Basic question regarding gamma function and contour integration Here is something basic from complex analysis, and I was wondering if someone could possibly explain me how the following worked.
Gamma function is defined for $Re(x)>0$ that
$$
\Gamma(x) = \int_0^{\infty} u^{x-1} e^{-u} du,
$$
where the integral is from $0$ to infinity on $\mathbb{R}$. Given $s \in \mathbb{C}$ with $Re(s)>0$, I want to show that by the change of variable $w = s u$ that we have the following:
$$
\int_0^{\infty} u^{x-1} e^{-su} du = s^{-x} \int w^{x-1} e^w dw = s^{-x} \Gamma(x). 
$$
The only thing I am not sure is when I do the change of variable, the integral becomes from $0$ to $\infty$ on real to $s\cdot [0,\infty]$. How does one obtain the Gamma function on the right? Thank you very much!

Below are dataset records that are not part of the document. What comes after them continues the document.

### src/ota_pkg.sv
/*
 * Package for the ON-time accumulator: timing, widths, mode encodings.
 * Assumes a single 100 MHz clock domain.
 */
package ota_pkg;
	localparam int          CLK_HZ          = 100_000_000;
	localparam int          SAMPLE_PERIOD_S = 1;
	localparam int          SAMPLE_CYCLES   = CLK_HZ * SAMPLE_PERIOD_S;
	localparam int          TOTAL_W         = 32;
	localparam int          NUM_POINTS      = 16;
	localparam int          PT_W            = 4;
	localparam int          MODE_W          = 1;
	localparam logic [31:0] TOTAL_MAX       = 32'hFFFFFFFF;
	localparam logic [31:0] TOTAL_RESET     = 32'h00000000;
	localparam logic [31:0] THRESH_OFF      = 32'h00000000;

	typedef enum logic [0:0] {
		OTA_MODE_COUNT = 1'h0,
		OTA_MODE_TIME  = 1'h1
	} ota_mode_t;
endpackage : ota_pkg

### src/ota_accum.sv
/*
 * ON-time accumulator / operation counter for every monitored I/O point.
 * Assumes point levels arrive asynchronously from pins; config strobes come
 * from same-clock logic; non-volatile backing storage mirrors the totals array.
 */
// Overview of operation
// - Keep a separate ON-time total per point, retained in storage
// - Totals are unsigned 32-bit seconds or operation counts, zero to all ones
// - Sample points about every second; add one per ON sample
// - Each point runs time accumulation or edge counting, never both
// - Changing a point's mode clears its collected value
// - No counting while I/O power is absent; totals change only on a clear request or a mode change
// - Mode and alarm threshold are settable per point
// - Zero threshold disables the comparison for that point
// - Clear request zeroes only the addressed point's total
// - Every point's value is readable by address
`timescale 1ns/1ps
module ota_accum
#(
	parameter int NPTS       = ota_pkg::NUM_POINTS,
	parameter int TICK_CYCLES = ota_pkg::SAMPLE_CYCLES
) (
	input  wire logic                       mclk,
	input  wire logic                       rst_n,
	input  wire logic [NPTS-1:0]            point_in,
	input  wire logic                       io_power_ok,
	input  wire logic                       cfg_wr,
	input  wire logic [ota_pkg::PT_W-1:0]   cfg_point,
	input  wire logic                       cfg_mode,
	input  wire logic [31:0]                cfg_threshold,
	input  wire logic                       clear_req,
	input  wire logic [ota_pkg::PT_W-1:0]   clear_point,
	input  wire logic [ota_pkg::PT_W-1:0]   rd_point,
	output logic      [31:0]                present_total,
	output logic      [31:0]                threshold_setting,
	output logic                            rd_mode,
	output logic      [NPTS-1:0]            alarm
);
	import ota_pkg::*;

	function automatic logic [31:0] sat_inc(input logic [31:0] v);
		sat_inc = (v == TOTAL_MAX) ? v : v + 32'h00000001;
	endfunction : sat_inc

	logic [NPTS-1:0] sync1;
	logic [NPTS-1:0] sync2;
	logic [NPTS-1:0] sync3;
	logic [NPTS-1:0] level;
	logic [NPTS-1:0] level_d;
	logic [31:0]     totals [NPTS];
	logic [31:0]     thresh [NPTS];
	logic [NPTS-1:0] mode;
	logic [31:0]     tick_cnt;
	logic            pwr1;
	logic            pwr2;
	logic            pwr3;
	logic            pwr;

	wire tick_wrap = (tick_cnt == 32'(TICK_CYCLES - 1));
	wire tick_en   = tick_wrap && pwr;

	// Three-stage pin synchronisers, change accepted when stages 2 and 3 agree
	always_ff @(posedge mclk) begin
		if (!rst_n) begin
			sync1 <= '0;
			sync2 <= '0;
			sync3 <= '0;
			level <= '0;
			pwr1  <= 1'b0;
			pwr2  <= 1'b0;
			pwr3  <= 1'b0;
			pwr   <= 1'b0;
		end else begin
			sync1 <= point_in;
			sync2 <= sync1;
			sync3 <= sync2;
			level <= (sync2 & sync3) | (level & (sync2 | sync3));
			pwr1  <= io_power_ok;
			pwr2  <= pwr1;
			pwr3  <= pwr2;
			pwr   <= (pwr2 & pwr3) | (pwr & (pwr2 | pwr3));
		end
	end

	// About one-second sample tick
	always_ff @(posedge mclk) begin
		if (!rst_n) begin
			tick_cnt <= '0;
		end else if (tick_wrap) begin
			tick_cnt <= '0;
		end else begin
			tick_cnt <= tick_cnt + 32'h00000001;
		end
	end

	always_ff @(posedge mclk) begin
		if (!rst_n) begin
			level_d <= '0;
		end else if (pwr) begin
			level_d <= level;
		end
	end

	// Per-point accumulation, configuration and clear
	for (genvar i = 0; i < NPTS; i++) begin : g_pt
		wire cfg_hit   = cfg_wr && (cfg_point == PT_W'(i));
		wire mode_chg  = cfg_hit && (cfg_mode != mode[i]);
		wire clr_hit   = clear_req && (clear_point == PT_W'(i));
		wire time_inc  = tick_en && mode[i] && level[i];
		wire count_inc = pwr && !mode[i] && level[i] && !level_d[i];

		always_ff @(posedge mclk) begin
			if (!rst_n) begin
				totals[i] <= TOTAL_RESET;
				thresh[i] <= THRESH_OFF;
				mode[i]   <= OTA_MODE_TIME;
			end else begin
				if (cfg_hit) begin
					thresh[i] <= cfg_threshold;
					mode[i]   <= cfg_mode;
				end
				if (mode_chg || clr_hit) begin
					totals[i] <= TOTAL_RESET;
				end else if (time_inc || count_inc) begin
					totals[i] <= sat_inc(totals[i]);
				end
			end
		end

		// Alarm compare, skipped at zero threshold
		always_ff @(posedge mclk) begin
			if (!rst_n) begin
				alarm[i] <= 1'b0;
			end else begin
				alarm[i] <= (thresh[i] != THRESH_OFF) && (totals[i] >= thresh[i]);
			end
		end

	end

	// Readback
	always_ff @(posedge mclk) begin
		if (!rst_n) begin
			present_total     <= '0;
			threshold_setting <= '0;
			rd_mode           <= 1'b0;
		end else begin
			present_total     <= totals[rd_point];
			threshold_setting <= thresh[rd_point];
			rd_mode           <= mode[rd_point];
		end
	end
endmodule : ota_accum

### config.mk
export PLATFORM = sky130hd
export DESIGN_NAME = ota_accum
export DESIGN_NICKNAME = d
export VERILOG_FILES = /design/src/ota_pkg.sv /design/src/ota_accum.sv
export SDC_FILE = /design/constraint.sdc
export NUM_CORES = 2
export LEC_CHECK = 0
export ABC_AREA = 1
export BUFFER_PORTS_ARGS = -buffer_cell sky130_fd_sc_hd__buf_2
export CAP_MARGIN = 25
export CORE_MARGIN = 2
export CORE_UTILIZATION = 45
export CTS_CLUSTER_SIZE = 40
export DETAILED_ROUTE_END_ITERATION = 6
export GPL_ROUTABILITY_DRIVEN = 1
export PLACE_DENSITY = 0.71
export SYNTH_ARGS = -nofsm -noshare
export SYNTH_HDL_FRONTEND = slang
export SYNTH_SLANG_ARGS = --single-unit
### constraint.sdc
create_clock -name mclk -period 3.35 [get_ports mclk]
set_input_delay 0.67 -clock mclk [delete_from_list [all_inputs] [get_ports mclk]]
set_output_delay 0.67 -clock mclk [all_outputs]
set_load 0.01 [all_outputs]
; Yosys cells after proc, flatten, opt, wreduce, memory -nomap -nowiden
; Memory sizes are Yosys's and may differ from the RTL's. A register that Yosys moved wholly into a read port is not among the register bits.
; Index checks and enable logic that the tools add are counted.
[classes]
addsub = 17
n_lt_le_gt_ge = 17
eq_ne = 63
n_mux = 227
n_bitwise = 57
reduce_logical = 230
[ops]
columns = operator, n
row1 = 32-bit two-way mux, 64
row2 = "32-bit by 1-bit adder with 32-bit output, second input constant", 17
row3 = "32-bit == test, second input constant", 16
row4 = 32-bit >= comparator, 16
row5 = 32-bit nonzero test, 16
row6 = 1-bit two-way mux, 162
row7 = 1-bit logical AND, 145
row8 = "4-bit == test, second input constant", 16
row9 = 1-bit OR, 50
row10 = 1-bit logical NOT, 34
row11 = 16-bit bitwise AND, 2
row12 = "32-bit by 27-bit == test with 1-bit output, second input constant", 1
row13 = "4-bit by 3-bit == test with 1-bit output, second input constant", 8
row14 = 1-bit logical OR, 32
row15 = 16-bit OR, 2
row16 = "4-bit by 2-bit == test with 1-bit output, second input constant", 4
row17 = 1-bit inequality test, 16
row18 = "4-bit by 1-bit == test with 1-bit output, second input constant", 2
row19 = 4-bit logical NOT, 2
row20 = "4-bit by 5-bit less-than comparator with 1-bit output, second input constant", 1
row21 = 1-bit binary-select mux with 4-bit select, 1
row22 = 1-bit bitwise AND, 2
row23 = 2-bit OR reduction, 1
row24 = 1-bit NOT, 1
[word_totals]
reg_bits = 149
ram_bits = 1024
wordCells = 656
n_memories = 2
[memory_table]
columns = memory, depth, word_bits, rd, rd_ports_with_merged_regs, write_ports, line
row1 = thresh, 16, 32, 17, 1, 16, ota_accum.sv:51  ; logic [31:0] thresh [NPTS];
row2 = totals, 16, 32, 17, 1, 16, ota_accum.sv:50  ; logic [31:0] totals [NPTS];

; Depth between registers and ports, before layout
[logic_depth]
depth_word = 10
depth_mapped = 13
mapped_depth_nobuf = 13

; Worst setup path before layout
; Ideal clock, no wire load.
[synth_timing]
path_type = input to register
startpoint = input cfg_mode
endpoint = memory totals[14][0] (enable)
setup_ps = 428
t_arrival_ps = 2933
t_required_ps = 2922
slack_ps = -11
cell_stages = 8
path_buffers = 1
path_cell_list = inv_2 buf_2 nor2_1 o21ai_0 nand3_1 nor2_1 nand2_1 o21bai_1
[synth_lines]
columns = item, line
row1 = "start, declared", ota_accum.sv:29  ; input wire logic cfg_mode,
row2 = "end, declared", ota_accum.sv:50

==> results summary <==
The number of flops mapped to enable cells by yosys came out at 1024. The setup skew after layout is roughly 0.037 ns. The number of nets in the synthesized netlist is roughly 11000. The critical path class is register to register. After clock tree synthesis, the clock-pin slew on the worst setup and hold paths is 0.06 ns. The maximum number of pins on one net before global-route repair is 83. Total power for the finished layout comes to 40700 uW. In this run, post-CTS hold repair placed 10 buffers.

The clock root buffer master is sky130_fd_sc_hd__clkbuf_16. The first-pass GRT wire length is 504000 um. Once the floorplan was initialized, standard cells occupied between 40% and 50% of the core. The worst hold path was traced through 3 stages.

The cell count of the worst reg-to-reg path is 12. The worst min-delay path class is primary input to register. Leaving out fill and tap cells, the most frequent cells in the layout are sky130_fd_sc_hd__nand2_1 (2114), sky130_fd_sc_hd__nor2_1 (1802), sky130_fd_sc_hd__inv_1 (1344). The remaining design rule violation count is 0. The maximum clock frequency is approximately 340 MHz. The max-cap violation count came out at 0. In this run the tool buffered the top-level ports with roughly 150 buffer cells. The total congestion overflow after global routing is 0. The cell area after layout came out at between 80000 and 90000 um2.

The final RePlAce weighted congestion came out at 1.21. The largest driver fanout on the critical path is 32. In this design, the stage delay of the slowest critical-path cell is 0.40 ns. The count of final max-slew check failures was 0. Dividing the detail-routed wire length by the instance count gives 27.2 um.

The tree built by TritonCTS fans out to 1237 sinks. The via-per-instance ratio is between 5 and 6. The number of clock buffers inserted by TritonCTS is 149. The floorplan row count is 155. The post-synthesis instance total came out at 10575.

Tracing the worst setup path back leads to its startpoint at tick_cnt[0]. The post-route core utilization came out at 50.4%. The critical path runs through a total of 12 cells. The most used flip-flop cell after synthesis is sky130_fd_sc_hd__edfxtp_1. The power density over the cells came out at 452 nW/um2.

The slowest cell on the critical path is sky130_fd_sc_hd__nand2_2. The number of DRC violations after detailed-routing iteration 0 came out at 12114. For this run, the total global-route usage over all layers was measured as 38.6%. Walking the worst path, the cells encountered are ha_1 > nand2_2 > nor2_4 > nand2_2 > nor2_2 > nand2_2 > buf_4 > a21oi_1 > buf_4 > nand2_1 > nand2_1 > buf_12. In this run, post-CTS repair resized a total of 0 instances. The net count reported at finish came out at 11312.

The routed wire length came out at 359000 um. The share of the Yosys chip area taken by registers is 43.4%. The kind of cell adding the most delay to the critical path is simple AND/OR/NAND/NOR gates. The critical path data required time is 3.85 ns. The final clock period utilization by the worst path came out at between 80% and 90%. TritonCTS built the clock tree. The worst setup path is captured at a register.

The worst register-to-register path begins at tick_cnt[0]. The via count of the first global-routing pass is ~71000. In this run the standard cell core region covers 178000 um2. The critical path contains buffers and inverters numbering 3 combined. The total via count after detailed routing is just under 80000.

In this run the most critical hold path is launched from point_in[0]. The average cell area after synthesis came out at 7.63 um2. Compared with the post-synthesis result, the final layout area differs by 11.4%. In this run the number of H-tree levels came out at 4. The floorplan step set the die width to 428 um. The initial antenna violation count was 30. The clock passes through at most 3 buffers.

The register-to-register path setup slack came out at 0.38 ns. The floorplan die height came out at 428 um. The share of cells above drive strength 1 came out at 6.59%. After legalization and detailed placement, the total HPWL measured 272000 um. The I/O pin count came out at between 100 and 150. The post-route minimum period is between 2 and 3 ns. The cell leakage power is roughly 0.038 uW. The post-route antenna net violation count came out at 0. The relative slew slack is between 10% and 20%.

In this design, the critical path's most frequently occurring cell is sky130_fd_sc_hd__nand2_2. The area enclosed by the die boundary is roughly 180000 um2. The unique cell type count in the Yosys netlist is 44. The post-route setup TNS came out at 0 ns.

The category of the worst setup path launch point is a register. The critical path arrival came out at between 3 and 4 ns. The library cell used most frequently in the layout, excluding fill and tap cells, is sky130_fd_sc_hd__nand2_1.

The clock latency of the later-clocked register in the worst-skew pair is 0.84 ns. Setup violations remaining at the end of the flow were counted as 0. The post-placement cell area is between 80000 and 90000 um2. The count of synthesis-stage warnings from yosys came out at 0. The pre-antenna-repair detailed-routing pass consisted of 7 iterations. The synthesized area is 80700 um2. The highest ir drop seen on vdd came out at about 430 uV. After synthesis, the share of flip-flops with an asynchronous set or reset is 0%. After synthesis the netlist holds a flip-flop and latch count of 1237. The worst-margin pin slew came out at 1.26 ns. The run finished with clean final reports.

Once the clock tree was built, the setup fixing pass inserted 0 buffers. Setup repair after global routing left no endpoint under its margin. The final hold violation count was 0.
[area by class of cell]
type,count,area [um2]
fill,17428,88500
multi-input combinational,7583,38900
sequential,1237,35000
inverter,1373,5170
clock buffer,211,4300
tap,2355,2950
timing repair buffer,373,2910
clock inverter,66,656
antenna,13,32.5
[cells in the mapped netlist (53+ instances only)]
| master | instances | area share, % |
|---|---|---|
| sky130_fd_sc_hd__xor2_1 | 180 | 2.0 |
| sky130_fd_sc_hd__clkbuf_1 | 224 | 1.0 |
| sky130_fd_sc_hd__o211ai_1 | 71 | 0.66 |
| sky130_fd_sc_hd__nand2_1 | 2114 | 9.8 |
| sky130_fd_sc_hd__inv_1 | 1368 | 6.4 |
| sky130_fd_sc_hd__buf_2 | 106 | 0.66 |
| sky130_fd_sc_hd__xnor2_1 | 53 | 0.57 |
| sky130_fd_sc_hd__nand4_1 | 232 | 1.8 |
| sky130_fd_sc_hd__nor3_1 | 193 | 1.2 |
| sky130_fd_sc_hd__nor2_1 | 1802 | 8.4 |
| sky130_fd_sc_hd__o21ai_0 | 555 | 3.4 |
| sky130_fd_sc_hd__nand3_1 | 635 | 3.9 |
| sky130_fd_sc_hd__edfxtp_1 | 1024 | 38 |
| sky130_fd_sc_hd__a21oi_1 | 965 | 6.0 |
| sky130_fd_sc_hd__dfxtp_1 | 213 | 5.3 |
| sky130_fd_sc_hd__ha_1 | 529 | 8.2 |
[path summary, 6_finish.rpt]
| kind | endpoint |
|---|---|
| setup / recovery | totals[15][3] |
| setup reg to reg | totals[15][3] |
| hold reg to reg | sync2[13] |
| hold / removal | sync1[0] |
[layer usage]
metal  part of all wire (%)  GRT usage [%]  up-vias
met5                  0.018              0        -
met4                     10           31.4       12
met3                     12           9.31     1114
met2                     41           55.4     5016
met1                     37           49.4    36820
li1                       -              -    35397
[power by group]
group          internal, uW  switching, uW  total [uW]
Clock                  9740           7040       16800
Combinational          1450           4020        5460
Sequential            17400            994       18400
[cell families (layout without fill, tap and decap cells)]
family	Yosys count	after routing	share of synthesized area, %
simple gates	5132	5132	26.5
xor+xnor	233	233	2.53
fa+ha+maj	529	529	8.20
compound gates	1689	1689	11.0
flops	1237	1237	43.4
other cells	0	13	0
buf+inv	1755	2023	8.39
[worst register-to-register path, delay by kind of cell, from the launching register on]
family,cells,cell delay [ns]
and+or+nand+nor,7,1.04
buffers and inverters,3,0.74
DFF,1,0.36
AOI/OAI and AO/OA,1,0.26
adders and majority gates,1,0.22
[metrics by stage]
| step | hold slack, ns | cells | setup WS [ns] |
|---|---|---|---|
| 2_1_floorplan | 0.390 | 10575 | 0.665 |
| 5_1_grt | 0.0353 | 13203 | 0.207 |
| 6_report | 0.0428 | 13211 | 0.384 |
| 3_5_place_dp | 0.400 | 12908 | 0.272 |
| 3_3_place_gp | 0.395 | 12908 | 0.291 |
| 4_1_cts | 0.0000134 | 13195 | 0.411 |
[sequential cells by signal (all words and copies together) (netlist names), 16 cells and up]
| register | cells |
|---|---|
| threshold_setting | 32 |
| sync3 | 16 |
| alarm | 16 |
| mode | 16 |
| level | 16 |
| thresh | 512 |
| sync2 | 16 |
| sync1 | 16 |
| tick_cnt | 32 |
| present_total | 32 |
| totals | 512 |
| level_d | 16 |
(Power assumes the default switching activity.)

 A: Consider the wedge-shaped contour $\gamma$ consisting of $[\varepsilon,R]$, the arc of the circle of radius $R$ centred at $0$ joining $R$ and $sR$, the straight line joining $sR$ to $s\varepsilon$, and the arc joining $s\varepsilon$ to $\varepsilon$. Then the integrand is analytic inside $\gamma$, so Cauchy's theorem applies and
$$ \int_{\gamma} z^{x-1} e^{-z} \, dz=0. $$
The integral along the real axis is
$$ \int_{\varepsilon}^{R} u^{x-1}e^{-u} \, du \to \Gamma(x)  $$
as $\varepsilon \to 0,R \to \infty$. The integral along the other straight line is
$$ \int_R^{\varepsilon} (sy)^{x-1}e^{-sy} \, s dy = -s^{x}\int_{\varepsilon}^R y^{x-1} e^{-sy} \, dy \to -s^{x}\int_{0}^{\infty} y^{x-1} e^{-sy} \, dy $$
since the line is traversed in the negative direction. Therefore
$$ \Gamma(x)-s^{x}\int_{0}^{\infty} y^{x-1} e^{-sy} \, dy + \int_{\text{arcs}} = 0, $$
and to verify your equality, it suffices to show that the integrals along the arcs tend to zero. This is easy: since $\Re(s)>0$, we have
$$ \Re(z)>\Re(s)R $$
on the large arc, so
$$ \left\lvert \int_{R}^{sR} z^{x-1} e^{-z} \, dz \right\rvert < \tfrac{1}{2}\pi R^{\Re(x)} e^{-R\Re(s)} \to 0, $$
since the integrand is bounded above by $R^{x-1} e^{-R\Re(s)}$ for $R$ large, and the length of the contour is less than $\frac{1}{2}\pi R$. The small contour is even easier, using a similar trick to bound the integrand by $\varepsilon^{\Re(x)}$. Thus the integrals over both arcs tend to zero, and you find the result. (The same result holds if $s$ is imaginary, but you need a bit more sophistication in bounding the arcs to prove it.)